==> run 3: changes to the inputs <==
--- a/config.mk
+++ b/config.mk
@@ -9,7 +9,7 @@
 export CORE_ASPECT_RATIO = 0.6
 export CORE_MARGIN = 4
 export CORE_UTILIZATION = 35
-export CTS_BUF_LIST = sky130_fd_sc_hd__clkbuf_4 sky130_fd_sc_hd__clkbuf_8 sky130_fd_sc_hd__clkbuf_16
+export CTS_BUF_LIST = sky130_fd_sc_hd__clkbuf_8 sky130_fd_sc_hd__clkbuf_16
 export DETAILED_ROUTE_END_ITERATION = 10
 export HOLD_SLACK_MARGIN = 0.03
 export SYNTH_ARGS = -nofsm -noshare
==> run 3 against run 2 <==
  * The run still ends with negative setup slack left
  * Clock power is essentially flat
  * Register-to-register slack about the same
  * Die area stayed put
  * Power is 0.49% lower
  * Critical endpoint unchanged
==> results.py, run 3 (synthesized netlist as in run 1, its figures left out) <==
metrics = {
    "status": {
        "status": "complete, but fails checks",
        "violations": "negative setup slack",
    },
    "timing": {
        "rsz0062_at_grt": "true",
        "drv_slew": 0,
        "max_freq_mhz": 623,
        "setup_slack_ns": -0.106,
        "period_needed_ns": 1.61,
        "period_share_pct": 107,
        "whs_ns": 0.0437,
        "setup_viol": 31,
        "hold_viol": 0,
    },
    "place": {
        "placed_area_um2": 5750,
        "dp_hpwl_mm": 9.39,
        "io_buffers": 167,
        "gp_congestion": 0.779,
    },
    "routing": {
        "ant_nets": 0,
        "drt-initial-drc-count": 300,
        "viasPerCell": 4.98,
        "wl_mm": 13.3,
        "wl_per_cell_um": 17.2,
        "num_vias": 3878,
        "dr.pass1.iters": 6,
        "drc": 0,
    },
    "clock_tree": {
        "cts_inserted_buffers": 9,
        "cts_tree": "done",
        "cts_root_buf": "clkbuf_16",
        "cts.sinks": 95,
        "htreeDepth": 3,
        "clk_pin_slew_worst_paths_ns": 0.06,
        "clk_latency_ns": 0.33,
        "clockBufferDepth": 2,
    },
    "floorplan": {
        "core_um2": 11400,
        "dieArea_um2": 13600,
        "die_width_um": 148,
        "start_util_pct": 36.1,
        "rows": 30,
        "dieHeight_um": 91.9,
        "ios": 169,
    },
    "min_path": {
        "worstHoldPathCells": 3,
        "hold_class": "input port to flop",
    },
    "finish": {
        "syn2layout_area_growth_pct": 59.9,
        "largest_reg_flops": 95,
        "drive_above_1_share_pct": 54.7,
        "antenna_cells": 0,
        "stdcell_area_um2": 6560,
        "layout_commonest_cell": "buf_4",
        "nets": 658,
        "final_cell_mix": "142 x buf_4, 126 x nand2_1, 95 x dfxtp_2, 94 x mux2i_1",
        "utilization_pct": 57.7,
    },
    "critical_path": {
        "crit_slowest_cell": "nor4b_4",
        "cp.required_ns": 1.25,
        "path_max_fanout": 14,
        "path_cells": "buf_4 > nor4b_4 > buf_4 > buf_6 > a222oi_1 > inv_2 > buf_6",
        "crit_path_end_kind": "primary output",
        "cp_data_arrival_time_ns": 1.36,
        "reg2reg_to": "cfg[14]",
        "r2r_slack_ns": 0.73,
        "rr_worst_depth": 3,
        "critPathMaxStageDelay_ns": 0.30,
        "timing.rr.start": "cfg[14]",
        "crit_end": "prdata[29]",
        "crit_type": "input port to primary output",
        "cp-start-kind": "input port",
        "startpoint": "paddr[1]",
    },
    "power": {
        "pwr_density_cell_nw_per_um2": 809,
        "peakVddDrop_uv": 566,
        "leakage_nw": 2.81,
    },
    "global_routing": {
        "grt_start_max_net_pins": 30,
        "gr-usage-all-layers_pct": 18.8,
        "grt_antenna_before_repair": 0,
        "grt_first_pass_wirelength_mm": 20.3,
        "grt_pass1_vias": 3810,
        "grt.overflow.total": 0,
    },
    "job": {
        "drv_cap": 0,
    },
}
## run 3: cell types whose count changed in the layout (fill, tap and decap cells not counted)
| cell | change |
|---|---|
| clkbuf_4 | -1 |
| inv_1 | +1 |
◇ ◇ ◇
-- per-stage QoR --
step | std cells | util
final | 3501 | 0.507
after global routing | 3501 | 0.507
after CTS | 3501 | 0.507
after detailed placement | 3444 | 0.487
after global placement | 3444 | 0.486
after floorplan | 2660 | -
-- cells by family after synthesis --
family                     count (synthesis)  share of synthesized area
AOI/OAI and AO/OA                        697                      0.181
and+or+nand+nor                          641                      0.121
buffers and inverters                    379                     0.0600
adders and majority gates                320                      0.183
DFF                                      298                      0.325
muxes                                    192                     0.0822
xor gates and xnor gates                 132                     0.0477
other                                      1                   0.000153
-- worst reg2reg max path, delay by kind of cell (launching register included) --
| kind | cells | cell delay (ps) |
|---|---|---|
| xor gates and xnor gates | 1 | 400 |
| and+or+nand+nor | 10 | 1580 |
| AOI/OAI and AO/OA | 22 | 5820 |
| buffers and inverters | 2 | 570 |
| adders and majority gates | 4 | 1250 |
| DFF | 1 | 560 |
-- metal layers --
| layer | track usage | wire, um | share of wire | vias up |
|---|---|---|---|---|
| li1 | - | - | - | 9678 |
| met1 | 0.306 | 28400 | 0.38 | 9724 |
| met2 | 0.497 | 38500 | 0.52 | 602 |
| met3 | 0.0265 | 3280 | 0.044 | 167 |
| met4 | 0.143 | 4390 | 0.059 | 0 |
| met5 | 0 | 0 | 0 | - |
◇ ◇ ◇
What the task requires.
For the listing above, print only the lines starting at the line containing "run 3: changes" and ending at the line containing "CTS_BUF_LIST = sky130_fd_sc_hd__clkbuf_8", exactly, both included.

Answer space.
==> run 3: changes to the inputs <==
--- a/config.mk
+++ b/config.mk
@@ -9,7 +9,7 @@
 export CORE_ASPECT_RATIO = 0.6
 export CORE_MARGIN = 4
 export CORE_UTILIZATION = 35
-export CTS_BUF_LIST = sky130_fd_sc_hd__clkbuf_4 sky130_fd_sc_hd__clkbuf_8 sky130_fd_sc_hd__clkbuf_16
+export CTS_BUF_LIST = sky130_fd_sc_hd__clkbuf_8 sky130_fd_sc_hd__clkbuf_16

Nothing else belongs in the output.